* Material for this exercise
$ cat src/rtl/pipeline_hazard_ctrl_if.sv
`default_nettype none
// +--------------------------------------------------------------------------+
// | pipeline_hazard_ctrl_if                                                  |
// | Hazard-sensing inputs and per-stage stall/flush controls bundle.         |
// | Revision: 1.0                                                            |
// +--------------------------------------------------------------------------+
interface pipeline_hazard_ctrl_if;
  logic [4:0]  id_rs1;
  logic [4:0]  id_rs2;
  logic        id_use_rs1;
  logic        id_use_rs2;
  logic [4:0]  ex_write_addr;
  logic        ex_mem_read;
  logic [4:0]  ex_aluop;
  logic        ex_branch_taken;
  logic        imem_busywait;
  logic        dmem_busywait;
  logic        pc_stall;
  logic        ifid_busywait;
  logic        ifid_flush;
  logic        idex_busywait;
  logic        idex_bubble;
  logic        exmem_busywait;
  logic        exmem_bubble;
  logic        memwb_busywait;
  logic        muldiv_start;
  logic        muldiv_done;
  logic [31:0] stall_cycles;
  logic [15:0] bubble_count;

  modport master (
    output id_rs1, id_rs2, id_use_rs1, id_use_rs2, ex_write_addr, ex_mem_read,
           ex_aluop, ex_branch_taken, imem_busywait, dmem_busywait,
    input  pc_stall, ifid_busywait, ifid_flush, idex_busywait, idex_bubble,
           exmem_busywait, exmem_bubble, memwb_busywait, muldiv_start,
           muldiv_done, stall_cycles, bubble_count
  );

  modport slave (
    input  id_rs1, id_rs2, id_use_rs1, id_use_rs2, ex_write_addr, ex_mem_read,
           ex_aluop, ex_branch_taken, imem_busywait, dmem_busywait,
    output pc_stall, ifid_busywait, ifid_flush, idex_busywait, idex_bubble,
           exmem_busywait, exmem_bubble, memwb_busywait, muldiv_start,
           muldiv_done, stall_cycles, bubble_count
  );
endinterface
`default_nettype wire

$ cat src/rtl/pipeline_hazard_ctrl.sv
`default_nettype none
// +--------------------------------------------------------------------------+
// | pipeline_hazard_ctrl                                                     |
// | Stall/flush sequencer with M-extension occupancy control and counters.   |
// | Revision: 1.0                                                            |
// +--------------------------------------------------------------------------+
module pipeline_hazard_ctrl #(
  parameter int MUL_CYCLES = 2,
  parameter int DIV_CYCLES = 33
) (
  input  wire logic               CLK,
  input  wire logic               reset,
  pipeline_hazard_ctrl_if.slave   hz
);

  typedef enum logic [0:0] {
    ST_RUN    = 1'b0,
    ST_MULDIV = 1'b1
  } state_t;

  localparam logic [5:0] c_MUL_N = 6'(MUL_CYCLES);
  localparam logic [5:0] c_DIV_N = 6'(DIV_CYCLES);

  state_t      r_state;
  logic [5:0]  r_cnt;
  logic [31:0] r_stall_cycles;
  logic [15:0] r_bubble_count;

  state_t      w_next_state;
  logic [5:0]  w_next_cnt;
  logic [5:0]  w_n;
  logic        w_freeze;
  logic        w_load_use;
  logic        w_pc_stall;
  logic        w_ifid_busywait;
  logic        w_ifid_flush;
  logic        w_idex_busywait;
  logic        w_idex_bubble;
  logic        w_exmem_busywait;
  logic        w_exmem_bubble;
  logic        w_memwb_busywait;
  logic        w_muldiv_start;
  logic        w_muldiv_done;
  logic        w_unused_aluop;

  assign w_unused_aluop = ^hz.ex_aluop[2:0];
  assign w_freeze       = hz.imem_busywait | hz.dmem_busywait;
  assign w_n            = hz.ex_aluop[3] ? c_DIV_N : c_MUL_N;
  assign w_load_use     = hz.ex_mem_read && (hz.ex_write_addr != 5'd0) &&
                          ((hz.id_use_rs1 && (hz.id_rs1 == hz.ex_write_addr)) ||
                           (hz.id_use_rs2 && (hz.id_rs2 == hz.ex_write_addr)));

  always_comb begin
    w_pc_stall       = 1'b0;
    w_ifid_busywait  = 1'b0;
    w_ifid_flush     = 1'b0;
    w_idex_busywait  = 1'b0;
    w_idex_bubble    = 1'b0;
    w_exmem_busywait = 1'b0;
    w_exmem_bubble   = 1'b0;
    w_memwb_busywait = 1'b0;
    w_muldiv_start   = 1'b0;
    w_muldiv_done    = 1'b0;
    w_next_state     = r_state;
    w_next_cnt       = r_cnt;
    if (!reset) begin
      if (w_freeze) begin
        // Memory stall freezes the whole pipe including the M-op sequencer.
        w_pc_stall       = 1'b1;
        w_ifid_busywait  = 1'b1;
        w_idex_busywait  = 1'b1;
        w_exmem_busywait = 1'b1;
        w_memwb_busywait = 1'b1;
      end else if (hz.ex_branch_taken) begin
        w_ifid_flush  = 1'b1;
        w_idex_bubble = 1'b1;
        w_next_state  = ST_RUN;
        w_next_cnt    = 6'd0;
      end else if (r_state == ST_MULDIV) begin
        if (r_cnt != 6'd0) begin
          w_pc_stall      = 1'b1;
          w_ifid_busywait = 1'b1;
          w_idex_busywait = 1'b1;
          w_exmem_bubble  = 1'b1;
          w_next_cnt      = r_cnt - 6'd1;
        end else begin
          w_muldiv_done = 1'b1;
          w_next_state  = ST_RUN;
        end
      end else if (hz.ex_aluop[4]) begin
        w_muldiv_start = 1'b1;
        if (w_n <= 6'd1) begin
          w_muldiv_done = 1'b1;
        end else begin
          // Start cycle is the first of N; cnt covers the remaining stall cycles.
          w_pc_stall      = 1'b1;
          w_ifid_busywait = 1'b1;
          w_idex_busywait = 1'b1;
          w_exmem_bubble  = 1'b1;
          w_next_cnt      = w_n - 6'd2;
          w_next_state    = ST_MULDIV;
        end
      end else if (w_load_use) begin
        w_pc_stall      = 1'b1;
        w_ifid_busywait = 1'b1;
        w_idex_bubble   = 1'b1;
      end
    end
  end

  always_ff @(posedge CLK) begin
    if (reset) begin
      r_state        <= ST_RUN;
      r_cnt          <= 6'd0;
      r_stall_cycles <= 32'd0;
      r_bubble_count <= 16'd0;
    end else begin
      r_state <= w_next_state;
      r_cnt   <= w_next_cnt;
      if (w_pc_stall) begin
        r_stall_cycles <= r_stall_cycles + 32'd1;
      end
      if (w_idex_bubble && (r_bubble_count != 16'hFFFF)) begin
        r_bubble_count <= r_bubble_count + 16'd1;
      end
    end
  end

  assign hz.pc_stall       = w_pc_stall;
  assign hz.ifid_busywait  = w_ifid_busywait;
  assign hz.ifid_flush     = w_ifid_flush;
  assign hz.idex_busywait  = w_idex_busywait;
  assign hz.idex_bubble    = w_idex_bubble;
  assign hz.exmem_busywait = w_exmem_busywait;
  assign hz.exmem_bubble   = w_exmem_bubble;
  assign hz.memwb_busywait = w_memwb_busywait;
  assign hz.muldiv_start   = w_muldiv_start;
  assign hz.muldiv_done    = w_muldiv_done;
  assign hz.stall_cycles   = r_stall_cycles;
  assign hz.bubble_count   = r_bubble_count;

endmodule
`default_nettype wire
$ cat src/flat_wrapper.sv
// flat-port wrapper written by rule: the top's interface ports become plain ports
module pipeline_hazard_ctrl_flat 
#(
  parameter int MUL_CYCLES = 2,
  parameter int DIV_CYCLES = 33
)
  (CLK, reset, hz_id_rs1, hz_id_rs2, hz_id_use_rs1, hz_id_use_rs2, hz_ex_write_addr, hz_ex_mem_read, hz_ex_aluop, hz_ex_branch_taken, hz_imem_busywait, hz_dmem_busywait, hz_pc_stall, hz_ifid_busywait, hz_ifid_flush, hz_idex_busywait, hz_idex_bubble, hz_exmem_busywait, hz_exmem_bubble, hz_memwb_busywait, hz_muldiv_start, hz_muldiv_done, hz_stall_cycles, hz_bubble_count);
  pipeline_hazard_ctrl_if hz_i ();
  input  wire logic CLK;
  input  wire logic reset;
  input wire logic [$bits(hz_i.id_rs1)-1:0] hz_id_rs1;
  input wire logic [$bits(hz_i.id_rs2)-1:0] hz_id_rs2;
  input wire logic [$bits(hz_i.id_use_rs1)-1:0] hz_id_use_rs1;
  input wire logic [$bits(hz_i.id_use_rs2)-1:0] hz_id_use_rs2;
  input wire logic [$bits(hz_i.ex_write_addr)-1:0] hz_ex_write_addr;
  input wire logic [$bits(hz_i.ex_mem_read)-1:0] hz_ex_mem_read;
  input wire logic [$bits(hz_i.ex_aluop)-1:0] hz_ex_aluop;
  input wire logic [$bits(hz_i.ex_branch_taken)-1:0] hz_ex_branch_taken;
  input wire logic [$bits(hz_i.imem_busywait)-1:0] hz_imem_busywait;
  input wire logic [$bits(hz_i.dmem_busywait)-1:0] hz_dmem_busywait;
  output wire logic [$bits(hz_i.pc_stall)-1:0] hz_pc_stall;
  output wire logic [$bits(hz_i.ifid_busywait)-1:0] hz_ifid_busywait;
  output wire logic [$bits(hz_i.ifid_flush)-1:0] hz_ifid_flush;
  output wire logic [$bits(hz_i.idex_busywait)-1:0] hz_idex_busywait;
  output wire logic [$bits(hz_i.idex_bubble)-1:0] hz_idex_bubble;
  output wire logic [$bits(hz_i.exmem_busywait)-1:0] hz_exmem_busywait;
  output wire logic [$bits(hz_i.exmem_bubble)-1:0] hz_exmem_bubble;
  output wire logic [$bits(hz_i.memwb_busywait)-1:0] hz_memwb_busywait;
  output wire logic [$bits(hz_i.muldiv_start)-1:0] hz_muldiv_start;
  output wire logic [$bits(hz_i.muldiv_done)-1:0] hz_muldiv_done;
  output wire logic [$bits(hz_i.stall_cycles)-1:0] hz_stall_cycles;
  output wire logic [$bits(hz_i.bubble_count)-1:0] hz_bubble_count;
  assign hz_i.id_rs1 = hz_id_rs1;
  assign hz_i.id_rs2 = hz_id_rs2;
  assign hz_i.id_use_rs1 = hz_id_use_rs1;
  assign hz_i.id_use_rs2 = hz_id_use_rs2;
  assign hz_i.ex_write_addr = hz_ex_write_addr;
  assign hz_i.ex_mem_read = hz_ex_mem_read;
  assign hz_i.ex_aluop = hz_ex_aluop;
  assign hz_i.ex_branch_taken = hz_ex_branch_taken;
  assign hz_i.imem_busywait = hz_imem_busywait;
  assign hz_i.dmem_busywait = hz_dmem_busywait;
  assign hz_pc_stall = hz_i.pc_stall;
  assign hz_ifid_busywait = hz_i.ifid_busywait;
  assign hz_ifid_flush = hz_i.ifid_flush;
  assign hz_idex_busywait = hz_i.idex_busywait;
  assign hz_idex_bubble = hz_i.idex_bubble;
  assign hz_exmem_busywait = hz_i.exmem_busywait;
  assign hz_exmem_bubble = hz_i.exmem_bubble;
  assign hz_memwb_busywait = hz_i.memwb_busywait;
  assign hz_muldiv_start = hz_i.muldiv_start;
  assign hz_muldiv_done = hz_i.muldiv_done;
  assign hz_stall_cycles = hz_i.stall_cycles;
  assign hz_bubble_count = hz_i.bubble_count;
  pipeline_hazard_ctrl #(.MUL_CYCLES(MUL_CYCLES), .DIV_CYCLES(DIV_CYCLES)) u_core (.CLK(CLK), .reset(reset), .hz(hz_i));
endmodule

* Work to complete
Please show all lines from the entries that contain the word "slave".

* Solved exercise
  modport slave (
  pipeline_hazard_ctrl_if.slave   hz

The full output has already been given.